Por fim, os multiversos de nível 4 estão relacionados com a Teoria das Cordas e Ellis admite: “O problema é que a Teoria das Cordas ainda não foi bem testada nem sequer bem formulada. Assim, não é verdade que os multiversos são um resultado necessário da física que conhecemos, mas um resultado possível da física que pode ser que esteja certa.”
Mas a maior admissão de Ellis se refere ao fato de que todas essas teorias não podem ser verificadas com observações e experiências. “Temos que perguntar a nós mesmos: Na ciência é mais importante ter uma boa explicação ou uma teoria que seja verificável por observações? As teorias de multiversos são todas muito especulativas, então tudo que podemos fazer é dizer: ‘Não sei o que está acontecendo lá fora, mas conheço a física que vai nos dizer o que está acontecendo.’ É da natureza dos multiversos nunca termos qualquer evidência deles. Os multiversos são uma boa teoria explicativa, mas acreditar neles continuará a ser uma questão de fé e por isso chamaria estas teorias de filosofia cientificamente inspirada.”

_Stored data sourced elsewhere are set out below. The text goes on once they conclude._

## config.mk

```make
export PLATFORM = sky130hd
export DESIGN_NAME = latch_exerciser
export DESIGN_NICKNAME = d
export VERILOG_FILES = /design/src/rtl/latch_exerciser.sv
export SDC_FILE = /design/constraint.sdc
export NUM_CORES = 1
export LEC_CHECK = 0
export CAP_MARGIN = 10
export CORE_ASPECT_RATIO = 0.5
export CORE_MARGIN = 3
export CORE_UTILIZATION = 55
export CTS_CLUSTER_DIAMETER = 40
export DETAILED_ROUTE_END_ITERATION = 10
export GPL_TIMING_DRIVEN = 0
export PLACE_DENSITY = 0.87
export SLEW_MARGIN = 20
export SYNTH_ARGS = -nofsm -noshare
export SYNTH_HDL_FRONTEND = slang
export SYNTH_SLANG_ARGS = --single-unit
```

## constraint.sdc

```tcl
create_clock -name clk -period 3.5 [get_ports clk]
set_input_delay 1.05 -clock clk [delete_from_list [all_inputs] [get_ports clk]]
set_output_delay 1.05 -clock clk [all_outputs]
set_load 0.005 [all_outputs]
```

## src/rtl/latch_exerciser.sv

```systemverilog
// Sequencer that writes an 8-bit pattern into an external latch or flip-flop one bit at a time
// and reads each bit back. It counts the bits that read back wrong and reports pass or fail.
module latch_exerciser #(
   parameter int unsigned SETUP_CYC  = 2,
   parameter int unsigned PULSE_CYC  = 3,
   parameter int unsigned SETTLE_CYC = 4
) (
   input  logic       clk,
   input  logic       R,
   input  logic       start,
   input  logic [1:0] mode,
   input  logic [7:0] pattern,
   input  logic       lat_Q,
   output logic       lat_clk,
   output logic       lat_S,
   output logic       lat_R,
   output logic       lat_D,
   output logic       lat_rst,
   output logic       busy,
   output logic [7:0] captured,
   output logic [3:0] fail_count,
   output logic       done,
   output logic       pass
);

   typedef enum logic [2:0] {IDLE, CLEAR, SETUP, PULSE, SETTLE, CHECK, FIN} state_t;

   localparam logic [3:0] SETUP_LD  = 4'(SETUP_CYC - 1);
   localparam logic [3:0] PULSE_LD  = 4'(PULSE_CYC - 1);
   localparam logic [3:0] SETTLE_LD = 4'(SETTLE_CYC - 1);

   state_t     state, nxt_state;
   logic [3:0] cnt, nxt_cnt;
   logic       clr_settle, nxt_clr_settle;
   logic [1:0] mode_r, nxt_mode;
   logic [7:0] pat_r, nxt_pat;
   logic [2:0] idx, nxt_idx;
   logic [7:0] nxt_captured;
   logic [3:0] nxt_fail;
   logic       nxt_pass, nxt_busy, nxt_done;
   logic       nxt_lat_clk, nxt_lat_S, nxt_lat_R, nxt_lat_D, nxt_lat_rst;
   logic       cur_bit;

   always_comb begin
      nxt_state      = state;
      nxt_cnt        = cnt;
      nxt_clr_settle = clr_settle;
      nxt_mode       = mode_r;
      nxt_pat        = pat_r;
      nxt_idx        = idx;
      nxt_captured   = captured;
      nxt_fail       = fail_count;
      nxt_pass       = pass;

      case (state)
         IDLE: begin
            if (start) begin
               nxt_mode     = mode;
               nxt_pat      = pattern;
               nxt_captured = 8'd0;
               nxt_fail     = 4'd0;
               nxt_pass     = 1'b0;
               nxt_idx      = 3'd0;
               if (mode[1]) begin
                  nxt_state      = CLEAR;
                  nxt_cnt        = PULSE_LD;
                  nxt_clr_settle = 1'b0;
               end else begin
                  nxt_state = SETUP;
                  nxt_cnt   = SETUP_LD;
               end
            end
         end
         // CLEAR runs a reset pulse followed by a quiet settle window before the first bit
         CLEAR: begin
            if (cnt != 4'd0) begin
               nxt_cnt = cnt - 4'd1;
            end else if (!clr_settle) begin
               nxt_clr_settle = 1'b1;
               nxt_cnt        = SETTLE_LD;
            end else begin
               nxt_state = SETUP;
               nxt_cnt   = SETUP_LD;
            end
         end
         SETUP: begin
            if (cnt != 4'd0) begin
               nxt_cnt = cnt - 4'd1;
            end else begin
               nxt_state = PULSE;
               nxt_cnt   = PULSE_LD;
            end
         end
         PULSE: begin
            if (cnt != 4'd0) begin
               nxt_cnt = cnt - 4'd1;
            end else begin
               nxt_state = SETTLE;
               nxt_cnt   = SETTLE_LD;
            end
         end
         SETTLE: begin
            if (cnt != 4'd0) nxt_cnt = cnt - 4'd1;
            else             nxt_state = CHECK;
         end
         CHECK: begin
            nxt_captured[idx] = lat_Q;
            if ((lat_Q != pat_r[idx]) && (fail_count != 4'd15)) nxt_fail = fail_count + 4'd1;
            if (idx == 3'd7) begin
               nxt_state = FIN;
               nxt_pass  = (nxt_fail == 4'd0);
            end else begin
               nxt_idx   = idx + 3'd1;
               nxt_state = SETUP;
               nxt_cnt   = SETUP_LD;
            end
         end
         FIN:     nxt_state = IDLE;
         default: nxt_state = IDLE;
      endcase

      // Drives are derived from the upcoming state so they register in step with it
      cur_bit     = nxt_pat[nxt_idx];
      nxt_lat_clk = (nxt_mode == 2'd0);
      nxt_lat_S   = 1'b1;
      nxt_lat_R   = 1'b1;
      nxt_lat_D   = 1'b0;
      nxt_lat_rst = 1'b0;
      nxt_busy    = 1'b1;
      nxt_done    = 1'b0;

      case (nxt_state)
         IDLE:  nxt_busy = 1'b0;
         FIN: begin
            nxt_busy = 1'b0;
            nxt_done = 1'b1;
         end
         CLEAR: nxt_lat_rst = !nxt_clr_settle;
         SETUP, SETTLE, CHECK: nxt_lat_D = (nxt_mode != 2'd0) && cur_bit;
         PULSE: begin
            if (nxt_mode == 2'd0) begin
               nxt_lat_clk = 1'b0;
               nxt_lat_S   = !cur_bit;
               nxt_lat_R   = cur_bit;
            end else begin
               nxt_lat_clk = 1'b1;
               nxt_lat_D   = cur_bit;
            end
         end
         default: nxt_busy = 1'b1;
      endcase
   end

   always_ff @(posedge clk) begin
      if (R) begin
         state      <= IDLE;
         cnt        <= 4'd0;
         clr_settle <= 1'b0;
         mode_r     <= 2'd0;
         pat_r      <= 8'd0;
         idx        <= 3'd0;
         captured   <= 8'd0;
         fail_count <= 4'd0;
         pass       <= 1'b0;
         busy       <= 1'b0;
         done       <= 1'b0;
         lat_clk    <= 1'b1;
         lat_S      <= 1'b1;
         lat_R      <= 1'b1;
         lat_D      <= 1'b0;
         lat_rst    <= 1'b0;
      end else begin
         state      <= nxt_state;
         cnt        <= nxt_cnt;
         clr_settle <= nxt_clr_settle;
         mode_r     <= nxt_mode;
         pat_r      <= nxt_pat;
         idx        <= nxt_idx;
         captured   <= nxt_captured;
         fail_count <= nxt_fail;
         pass       <= nxt_pass;
         busy       <= nxt_busy;
         done       <= nxt_done;
         lat_clk    <= nxt_lat_clk;
         lat_S      <= nxt_lat_S;
         lat_R      <= nxt_lat_R;
         lat_D      <= nxt_lat_D;
         lat_rst    <= nxt_lat_rst;
      end
   end

endmodule
```

# After elaboration in Yosys (flattened, before gate mapping)
# Cells that the tools add are included.
[classes]
add_sub_neg = 3
magnitude_cmp = 3
n_eq_ne = 18
muxes = 51
n_bitwise = 3
n_reduce_logical = 20
[op_table]
columns = ["cell", "n"]
rows = [
  ["two-way mux 4 bit", 9],
  ["two-way mux 3 bit", 9],
  ["two-way mux 8 bit", 3],
  ["one-hot mux 4 bit (6 select lines)", 1],
  ["== test 3 bit, second input constant", 6],
  ["one-hot mux 3 bit (6 select lines)", 1],
  ["one-hot mux 8 bit (2 select lines)", 1],
  ["two-way mux 1 bit", 13],
  ["== test 3 x 2 -> 1 bit, second input constant", 4],
  ["two-way mux 2 bit", 5],
  ["bitwise mux 8 bit", 1],
  ["< comparator 3 x 4 -> 1 bit, second input constant", 2],
  ["inequality test 2 bit, second input constant", 4],
  ["one-hot mux 4 bit (2 select lines)", 1],
  ["binary-select mux 1 bit (select 3 bit)", 2],
  ["== test 3 x 1 -> 1 bit, second input constant", 2],
  ["logical NOT 3 bit", 2],
  ["one-hot mux 1 bit (2 select lines)", 3],
  ["one-hot mux 3 bit (2 select lines)", 1],
  ["nonzero test 6 bit", 1],
  ["OR reduction 3 bit", 2],
  ["adder 4 x 1 -> 4 bit, second input constant", 1],
  ["logical NOT 4 bit", 1],
  ["inequality test 4 bit, second input constant", 1],
  ["other kinds (15)", 22],
]
[totals]
reg_bits = 41
in_bits = 14
output_inout_bits = 20
elab_cells = 114

# Depth between registers and ports, before layout
# Gate-level depths: netlist of the first run.
[logic_depth]
word_depth = 9
ltp_mapped = 11
depth_no_buf = 11

# Worst setup path after synthesis of the first run
# No wires, ideal clock.
[synth_path]
path_kind = "input to register"
from = "in start"
to = "reg lat_S"
setup_time_ps = 127
t_arrival_ps = 2771
required_time_ps = 3373
path_slack_ps = 601
cell_stages = 9
n_path_buf = 1
cell_sequence = "or4b_1 buf_2 nor2_1 a211oi_1 or2_2 nor2_1 ha_1 nor2b_1 or3b_1"
[synth_between]
elab_chain_len = 5
elab_cells_between_ends = 16
classes_between = "eq/ne (1); mux (10); bitwise (2); reduce/logical (3)"
[synth_rtl]
columns = ["item", "line_no", "rtl"]
rows = [
  ["from (decl)", "10", "input logic start,"],
  ["two-way mux 3 bit, or another cell as far along", "57", "if (start) begin"],
  ["one-hot mux 3 bit (2 select lines), or another cell as far along", "55", "case (state)"],
  ["binary-select mux 1 bit (select 3 bit), or another cell as far along", "123", "cur_bit = nxt_pat[nxt_idx];"],
  ["two-way mux 1 bit (not written as such) or inverter 1 bit (tied branches)", "--", ""],
  ["logical NOT 1 bit or OR reduction 3 bit (tied branches)", "--", ""],
  ["to (signal assigned)", "185", "lat_S <= nxt_lat_S;"],
  ["to (decl)", "15", "output logic lat_S,"],
]
# Parallel ways exist; a longest one is shown, timed or not. The select of a mux whose other input is x is not followed.
# A chain may end at the register's enable or synchronous reset.

# Worst setup path in the final report of the first run
# Same ends and word-level chain as after synthesis.

==> results of run 1 <==
## worst max-delay path: stages
cell	delay, ps
dlymetal6s2s_1	210
or4b_1	450
buf_2	190
nor2_1	120
a211oi_1	100
or2_2	350
nor2_1	130
ha_1	160
nor2b_1	160
or3b_1	350
## cell usage after synthesis (6+ instances only)
master    instances  share of area, %
ha_1              6               3.0
inv_1            13               2.0
o21ai_0          16               3.2
a21oi_1          24               4.8
nand2_1          28               4.2
nor3_1            6               1.2
nor2_1           31               4.7
dfxtp_1          41                33
a211oi_1          6               1.8
clkbuf_1         19               2.9
mux2i_1           9               3.6
nand3_1          11               2.2
## metal layers
metal | share of wire (%) | routed length (um) | up-vias | GRT usage, %
li1 | - | - | 1212 | -
met1 | 45 | 3000 | 1215 | 34.0
met2 | 43 | 2880 | 123 | 42.0
met3 | 9.3 | 616 | 13 | 6.97
met4 | 2.0 | 134 | 0 | 6.62
met5 | 0 | 0 | - | 0
## final cells by class
type / instances / area [um2] / share of cell area, %
multi-input combinational: 230 / 1490 / 49.7
sequential: 41 / 821 / 27.5
timing repair buffer: 32 / 323 / 10.8
buffer: 25 / 126 / 4.23
clock buffer: 7 / 86.3 / 2.89
tap: 54 / 67.6 / 2.26
inverter: 13 / 48.8 / 1.63
clock inverter: 1 / 30.0 / 1.00
## sequential cells by signal, summed over array words and instances, names as in the netlist, 2 cells and up
name,count
mode_r,2
idx,3
state,3
cnt,4
fail_count,4
captured,8
pat_r,8
## stage by stage
step	hold slack [ps]	area [um2]	total power (uW)	utilization, %	TNS, ps
after global placement	443	2870	843	69.6	-214
after global routing	477	2990	1310	72.5	0
after floorplan	436	2480	757	-	0
after CTS	463	2990	1250	72.4	0
final	458	2990	1250	72.5	0
after detailed placement	452	2870	855	69.6	-294
## final timing paths
kind / end / startpoint / slack (ps) / cells past startpoint
setup / recovery: lat_S$_SDFF_PP1_ / start / 400 / 10
hold / removal: mode_r[0]$_SDFF_PP0_ / mode_r[0]$_SDFF_PP0_ / 460 / 2
setup reg to reg: lat_S$_SDFF_PP1_ / idx[0]$_SDFF_PP0_ / 640 / 8
hold reg to reg: mode_r[0]$_SDFF_PP0_ / mode_r[0]$_SDFF_PP0_ / 460 / 2
## power groups by stage
stage	Sequential (uW)	Clock [uW]	Combinational, uW
3_5_place_dp	527	0	329
6_report	515	399	339
5_1_grt	520	422	369
2_1_floorplan	523	0	234
4_1_cts	515	401	332
3_3_place_gp	524	0	319
## kinds of logic (layout without fill, tap and decap cells)
| family | count (synthesis) | after routing | synth area share (%) |
|---|---|---|---|
| flops | 41 | 41 | 33.1 |
| compound gates | 89 | 89 | 24.3 |
| buf+inv | 38 | 78 | 7.06 |
| simple gates | 117 | 117 | 24.5 |
| xor+xnor | 3 | 3 | 1.06 |
| mux | 15 | 15 | 6.91 |
| fa+ha+maj | 6 | 6 | 3.02 |
==> run metrics, run 1 <==
Hold Fails Final Rpt 0; sequential share of power 41.1%; Max Cap Viol 0; fin worst setup slack 402 ps; fill count 321; fin crit period 3100 ps; Starting Density 60.2%; slew margin rel. 60.5%; CTS buffer count 5; Clock Power Share 31.8%; vias in the first global route 2247; DRT Wirelength 6640 um; router iterations before antenna repair 5; critical path capture point type flip-flop; Cells after Synth 309; Hold Buf Count CTS 0; Post-Syn Area per Cell 8.03 um2; most common cell after layout, fill and taps aside dfxtp_1; GPL Wtd Cong 0.944; clk_lat worst skew 300 ps; post-placement cell count 395; Max FO, Critical Path 8; Longest Clk Path Bufs 2; commonest cells after routing, fill and taps aside dfxtp_1, nor2_1, clkdlybuf4s50_1, nand2_1, a21oi_1; P_sw 382 uW; internal cell power 871 uW; Die ar. 0.00540 mm2; die width 101 um; CTS tree yes; endpoints failing setup 0; clock-pin transition on the worst setup and hold timing paths 70 ps; RSZ-0062 raised after global routing false; count of boundary I/O pins 34; clk_skew 10.0 ps; Final nets 368; status complete, no violations; Yosys cell types 58; Die Ht 53.5 um; synthesized flop and latch total 41; top_reg_cell synth dfxtp_1; post-placement worst setup slack -231 ps; n_diodes 0; Cell Area, Synth 0.00248 mm2; Combinational Power Share 27.1%; Core ar. 0.00412 mm2; Clock Sinks 41; number of enable flip-flop cells after synthesis 0; f_max 323 MHz; Post-Syn Nets 329; Worst Hold Class reg -> reg; GRT Overall Usage 25.7%; HPWL after DPL 4880 um; Placement Rows 16; vias 2563; Post-CTS Setup Inserts 0; startpoint types primary input; Sw Ratio 30.5%; Max Slew Vio Count 0; Congestion Overflow GR 0; final cell count without fillers 403; register area share after synthesis 33.1%; DRC violations left 0; Critical Path RT 3680 ps; synth warn 0; CP Data Arrival Time 3270 ps; Initial DRC Count 195; async set-reset flop share out of synthesis 0%; vias per cell 6.36; routed length per instance 16.5 um; PwrDens 419 mW/mm2; Leak 0.00110 uW; area added between synthesis and finish 20.4%; Slew @ Worst Pin 592 ps; post-route ant nets 0; initial antenna violation count 0; layout cells sized above 1 7.16%; fin crit share 88.5%; Root Driver clkbuf_8; largest net degree at the start of global routing 13; H-tree depth 2; Resized cells post-CTS 0; global-route wire length before repair 10900 um; Setup CP Type in -> reg; maximum VDD drop 222 uV; PortBufs 32
(Power assumes the default switching activity.)
==> run 2, diff against run 1 <==
--- a/config.mk
+++ b/config.mk
@@ -8,11 +8,11 @@
 export CAP_MARGIN = 10
 export CORE_ASPECT_RATIO = 0.5
 export CORE_MARGIN = 3
-export CORE_UTILIZATION = 55
+export CORE_UTILIZATION = 45
 export CTS_CLUSTER_DIAMETER = 40
 export DETAILED_ROUTE_END_ITERATION = 10
 export GPL_TIMING_DRIVEN = 0
-export PLACE_DENSITY = 0.87
+export PLACE_DENSITY = 0.75
 export SLEW_MARGIN = 20
 export SYNTH_ARGS = -nofsm -noshare
 export SYNTH_HDL_FRONTEND = slang
==> constraint.sdc (replaced) <==
create_clock -name clk -period 3.09 [get_ports clk]
set_input_delay 0.927 -clock clk [delete_from_list [all_inputs] [get_ports clk]]
set_output_delay 0.927 -clock clk [all_outputs]
set_load 0.005 [all_outputs]
==> run 2 against run 1 <==
Critical endpoint unchanged. Critical path depth unchanged. Via count down 3.5%. Sequential power up 13%. Routed wire length up 0.30%.
==> run metrics, run 2 (same netlist as run 1, synthesis figures left out) <==
status complete, no violations; slew margin rel. 60.1% (-0.45 points); Critical Path RT 3280 ps (-400 ps); CP Data Arrival Time 3040 ps (-230 ps); Hold Crit Start mode_r[0]$_SDFF_PP0_; GRT busiest layer met2; Max Cap Viol 0 (unchanged); global-route wire length before repair 10900 um (about the same); initial antenna violation count 0 (unchanged); GRT Overall Usage 20.7% (-5.0 points); DRT Wirelength 6660 um (+0.30%); Die ar. 0.00650 mm2 (+20%); Clock Sinks 41 (unchanged); Reg2Reg Capture Point lat_clk$_SDFF_PP1_; GPL Wtd Cong 0.908 (-3.9%); Worst Hold Depth 2 (unchanged); layout cells sized above 1 7.74% (+0.57 points); vias per cell 5.90 (-7.2%); n_diodes 0 (unchanged); post-placement cell count 411 (+4.1%); f_max 351 MHz; vias 2474 (-3.5%); Worst Hold Class reg -> reg; HPWL after DPL 4980 um (+2.1%); area added between synthesis and finish 20.1%; fin worst setup slack 241 ps (-161 ps); biggest regs captured (8), pat_r (8); GR met3 Demand/Resource 4.41% (-2.6 points); router iterations before antenna repair 5 (unchanged); R2R depth 10 (+2); hold endpoint mode_r[0]$_SDFF_PP0_; critical path capture point type flip-flop; Post-CTS Setup Inserts 0 (unchanged); Max Slew Vio Count 0 (unchanged); startpoint types primary input; Leak 0.00109 uW (-1.5%); Starting Density 48.6% (-12 points); most common cell after layout, fill and taps aside dfxtp_1; RSZ-0062 raised after global routing false; Max FO, Critical Path 8 (unchanged); clk_lat worst skew 300 ps (about the same); clk_skew 5.33 ps (-4.67 ps); worst hold slack 468 ps (+10.2 ps); Initial DRC Count 241 (+24%); H-tree depth 2 (unchanged); CTS buffer count 5 (unchanged); DRC violations left 0 (unchanged); Hold Fails Final Rpt 0 (unchanged); Longest Clk Path Bufs 2 (unchanged); maximum VDD drop 212 uV (-4.7%); post-route ant nets 0 (unchanged); met1 usage 30.3% (-3.8 points); commonest cells after routing, fill and taps aside dfxtp_1, nor2_1, clkdlybuf4s50_1, nand2_1, a21oi_1; Die Ht 58.5 um (+9.4%); Congestion Overflow GR 0 (unchanged); Core ar. 0.00511 mm2 (+24%); Setup CP Type in -> reg; endpoints failing setup 0 (unchanged); die width 111 um (+9.9%); Reg2Reg Launch Point cnt[0]$_SDFFE_PP0P_; Root Driver clkbuf_8; largest net degree at the start of global routing 14 (+1); Placement Rows 18 (+2); final cell count without fillers 419 (+4.0%); Slew @ Worst Pin 599 ps (+6.68 ps); routed length per instance 15.9 um (-3.5%); post-placement worst setup slack -521 ps (-289 ps); Final nets 368 (unchanged); fin crit period 2850 ps; fin crit share 92.2%; CTS tree yes; met2 Track Usage GR 31.8% (-10 points); clock-pin transition on the worst setup and hold timing paths 80 ps (about the same); R2R setup slack 340 ps (-300 ps); PortBufs 32 (unchanged); PwrDens 452 mW/mm2 (+7.9%); vias in the first global route 2155 (-4.1%); count of boundary I/O pins 34 (unchanged)
## run 2: worst max path at each step
stage / from / end / slack [ps] / depth (start not counted)
2_1_floorplan: start / lat_S$_SDFF_PP1_ / 310 / 9
3_5_place_dp: start / lat_S$_SDFF_PP1_ / -520 / 10
6_report: start / lat_S$_SDFF_PP1_ / 240 / 10
5_1_grt: start / lat_S$_SDFF_PP1_ / 80 / 10
3_3_place_gp: start / lat_S$_SDFF_PP1_ / -510 / 10
4_1_cts: start / lat_S$_SDFF_PP1_ / 70 / 10
## run 2: area by class of cell
class                           count  area (um2)
Sequential cell                    41         821
Timing Repair Buffer               32         315
Clock inverter                      2        13.8
Tap cell                           70        87.6
Fill cell                         478        2130
Inverter                           13        48.8
Clock buffer                        6        82.6
Buffer                             25         126
Multi-Input combinational cell    230        1490
## run 2: where the power goes
group          internal [uW]  total [uW]  leakage (uW)  switching (uW)
clock                    181         384     0.0000512             203
combinational            159         380      0.000701             222
sequential               564         584      0.000334            19.5
total                    904        1350       0.00109             444
## run 2: per-layer routing
metal | vias up | part of all wire [%]
li1 | 1209 | -
met1 | 1172 | 48
met2 | 87 | 44
met3 | 6 | 6.9
met4 | 0 | 0.71
met5 | - | 0
## run 2: timing repair
action	CTS	global route
gates resized for setup	1	2
hold buffers	0	0
endpoints found under the setup margin	2	1
## run 2: critical path, stage by stage
cell      delay [ps]
clkbuf_2         150
or4b_1           430
buf_2            190
nor2_1           110
a211oi_1          90
or2_2            340
nor2_1           130
ha_1             150
nor2b_1          160
or3b_1           350
## run 2: through the flow
stage / total power (uW) / area [um2] / utilization (%) / TNS, ps
5_1_grt: 1430 / 2980 / 58.3 / 0
3_5_place_dp: 972 / 2890 / 56.5 / -1380
2_1_floorplan: 858 / 2480 / - / 0
4_1_cts: 1350 / 2990 / 58.4 / 0
3_3_place_gp: 959 / 2890 / 56.5 / -1390
6_report: 1350 / 2980 / 58.3 / 0
==> run 3, diff against run 2 <==
--- a/config.mk
+++ b/config.mk
@@ -5,8 +5,7 @@
 export SDC_FILE = /design/constraint.sdc
 export NUM_CORES = 1
 export LEC_CHECK = 0
-export CAP_MARGIN = 10
-export CORE_ASPECT_RATIO = 0.5
+export CAP_MARGIN = 15
 export CORE_MARGIN = 3
 export CORE_UTILIZATION = 45
 export CTS_CLUSTER_DIAMETER = 40
==> run 3 against run 2 <==
Clock power is 15% lower. Register-to-register slack worse by 20 ps. Combinational power is 1% lower. Final area is 0.76% lower. Core utilization is 1.5 points lower. Sequential power hardly changed. Global-route usage is 0.38 points lower. Via count is 1.5% lower. Critical endpoint unchanged.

Aparentemente, a teoria dos multiversos visa a convenientemente “explicar” o fato de o Universo ter as condições ideais para o “surgimento” e a manutenção da vida (princípio antrópico). Como explicar a origem de um universo perfeitamente “tunado”, com leis e constantes finamente ajustadas que sugerem a ideia de que o cosmos parecia já estar esperando por nós? Para fugir à constatação do óbvio (o Universo foi inteligentemente projetado para conter vida), apela-se à hipótese (sonho!) de que, em lugar de um, deve haver inúmeros universos. Então, com tantos universos “à disposição”, num deles, pelo menos, deve ter havido condições para o “aparecimento” da vida. Só que, como compara William Craig, em seu livro Em Guarda, imaginar que nosso universo “tunado” pudesse simplesmente “surgir” seria como acertar com uma flecha uma mosca pousada numa parede a muitos quilômetros de distância. Pensar nos multiversos seria como acrescentar muitas e muitas moscas na mesma parede, o que não resolve o problema, pois o arqueiro teria que acertar a mesma flecha na mesma mosca, afinal, é o nosso universo que está configurado para conter vida.
Agora, por favor, leia novamente a última declaração de George Ellis, acima. Note que ele admite que a teoria dos multiversos não dispõe de evidências e que se deve acreditar nela pela fé. Curiosamente, tanto o criacionismo quanto a teoria do design inteligente contam com inúmeras evidências de design inteligente e intencional na natureza. Evidentemente que a ciência experimental não pode afirmar nada sobre a natureza do Designer (isso pertence ao campo da teologia), mas pode, como ocorre com a ciência forense, destacar as digitais do Criador, as evidências da “cena do crime”. No entanto, porque abraçam a priori o naturalismo filosófico (não aceitam que exista nada além do natural), cientistas ateus descartam as evidências favoráveis à ideia de design inteligente enquanto abraçam e defendem “sonhos” hipotéticos desprovidos de qualquer evidência empírica, como é o caso da teoria dos multiversos.
Entre uma fé e outra, prefiro aquela que dispõe de mais evidências e maior razoabilidade.